Surgical devices maker Cardica’s second-quarter fiscal 2012 (ended December 31) net loss per share of 12 cents was lower than both the Zacks Consensus Estimate of a loss and the year-ago quarter’s loss of 13 cents. Net loss narrowed 4.4% year over year to $3.2 million as lower costs more than offset a decline in sales.
Revenues dipped roughly 23.6% year over year in the quarter to $0.9 million, matching the Zacks Consensus Estimate. Product sales tumbled 25.9% year over year to $0.8 million. The California-based company registered license and development revenues of $84,000 in the second quarter (flat year over year) stemming from its licensing pact with Intuitive Surgical (ISRG - Free Report) inked in August 2010.
Consolidated operating costs and expenses fell 11% year over year in the quarter to roughly $4 million. Cost of product sales rose roughly 12.2% to $1.1 million. R&D expenses contracted 24.8% year over year to $1.5 million. Selling, general and administrative expenses, at $1.5 million, fell 7.9% year over year.
The company exited the second quarter with cash and short-term investment of roughly $7.6 million, a 40% year-over-year decline, with long-term debt of $2.4 million. Cardica secured a loan (of $2 million) following the achievement of the first milestone for its Microcutter product line (in September 2011) under its distribution pact with Japan-based Century Medical.
The agreement provides Century Medical with exclusive rights to distribute the Microcutter products in Japan. In exchange, Century Medical agreed to offer Cardica with a loan of up to $4 million. Following the attainment of the second milestone, in November 2011, the company can now draw the remaining $2 million under the loan commitment.
Cardica makes stapling devices for endoscopic and cardiac surgery procedures. Its proprietary technology is designed to reduce operating time and enable minimally-invasive and robot-assisted surgeries.
The company markets its automated anastomosis systems for CABG surgery and has sold over 38,000 units (including 25,000 PAS-Port proximal anastomosis systems) globally. Cardica competes with larger players such as Johnson & Johnson (JNJ - Free Report) and Covidien in the laparoscopic stapling and sealing devices market.
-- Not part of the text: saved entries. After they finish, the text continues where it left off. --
### src/rtl/timer_dev.sv
// Programmable interval timer: one-shot or auto-reload down-counter with an
// optional prescaler and a masked, registered interrupt request.
module timer_dev #(
    parameter int unsigned PRESCALE = 1
) (
    input  logic       clk,
    input  logic       rst,
    timer_dev_if.slave bus,
    output logic       irq
);

    localparam int unsigned      PSC_W    = (PRESCALE > 1) ? $clog2(PRESCALE) : 1;
    localparam logic [PSC_W-1:0] PSC_LAST = PSC_W'(PRESCALE - 1);

    typedef enum logic [1:0] {S_IDLE, S_LOAD, S_CNT, S_INT} state_e;

    state_e           state_q, state_d;
    logic [3:0]       ctrl_q, ctrl_d;
    logic [31:0]      preset_q, preset_d;
    logic [31:0]      count_q, count_d;
    logic [PSC_W-1:0] psc_q, psc_d;
    logic             irq_flag_q, irq_flag_d;
    logic             irq_q, irq_d;
    logic             ctrl_wr, preset_wr, tick, reload;

    assign ctrl_wr   = bus.sel && bus.we && (bus.addr == 2'd0);
    assign preset_wr = bus.sel && bus.we && (bus.addr == 2'd1);
    assign tick      = (psc_q == PSC_LAST);
    assign reload    = (ctrl_q[2:1] == 2'b01);
    assign irq       = irq_q;

    always_comb begin
        case (bus.addr)
            2'd0:    bus.dout = {28'd0, ctrl_q};
            2'd1:    bus.dout = preset_q;
            2'd2:    bus.dout = count_q;
            default: bus.dout = 32'd0;
        endcase
    end

    always_comb begin
        // NOTE: every output of this block gets a default first, so no path can infer a latch.
        state_d    = state_q;
        ctrl_d     = ctrl_q;
        preset_d   = preset_q;
        count_d    = count_q;
        psc_d      = psc_q;
        irq_flag_d = irq_flag_q;

        case (state_q)
            S_IDLE: if (ctrl_q[0]) state_d = S_LOAD;
            S_LOAD: begin
                count_d = preset_q;
                psc_d   = '0;
                state_d = S_CNT;
            end
            S_CNT: begin
                if (!ctrl_q[0]) begin
                    state_d = S_IDLE;
                end else if (tick) begin
                    psc_d = '0;
                    if (count_q <= 32'd1) begin
                        count_d    = 32'd0;
                        irq_flag_d = 1'b1;
                        state_d    = S_INT;
                    end else begin
                        count_d = count_q - 32'd1;
                    end
                end else begin
                    psc_d = psc_q + PSC_W'(1);
                end
            end
            S_INT: begin
                if (reload) begin
                    irq_flag_d = 1'b0;
                    state_d    = S_LOAD;
                end else begin
                    ctrl_d[0] = 1'b0;
                    state_d   = S_IDLE;
                end
            end
            default: state_d = S_IDLE;
        endcase

        // Bus writes override hardware updates of CTRL and always drop the flag.
        if (ctrl_wr) begin
            ctrl_d     = bus.din[3:0];
            irq_flag_d = 1'b0;
        end
        if (preset_wr) preset_d = bus.din;

        irq_d = irq_flag_d & ctrl_d[3];
    end

    always_ff @(posedge clk or negedge rst) begin
        if (!rst) begin
            state_q    <= S_IDLE;
            ctrl_q     <= 4'd0;
            preset_q   <= 32'd0;
            count_q    <= 32'd0;
            psc_q      <= '0;
            irq_flag_q <= 1'b0;
            irq_q      <= 1'b0;
        end else begin
            // NOTE: non-blocking so every register samples the pre-edge values.
            state_q    <= state_d;
            ctrl_q     <= ctrl_d;
            preset_q   <= preset_d;
            count_q    <= count_d;
            psc_q      <= psc_d;
            irq_flag_q <= irq_flag_d;
            irq_q      <= irq_d;
        end
    end

endmodule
Cardica recently suspended enrollment in the European clinical trial for its endoscopic stapling device MicroCutter XPRESS 30 as the device failed to perform satisfactorily in thicker tissue. The MicroCutter XPRESS 30 was initially planned as the first product in the microcutter product line which the company intended to commercialize. Cardica is now prioritizing the development of MicroCutter XCHANGE 30, a cartridge based microcutter device.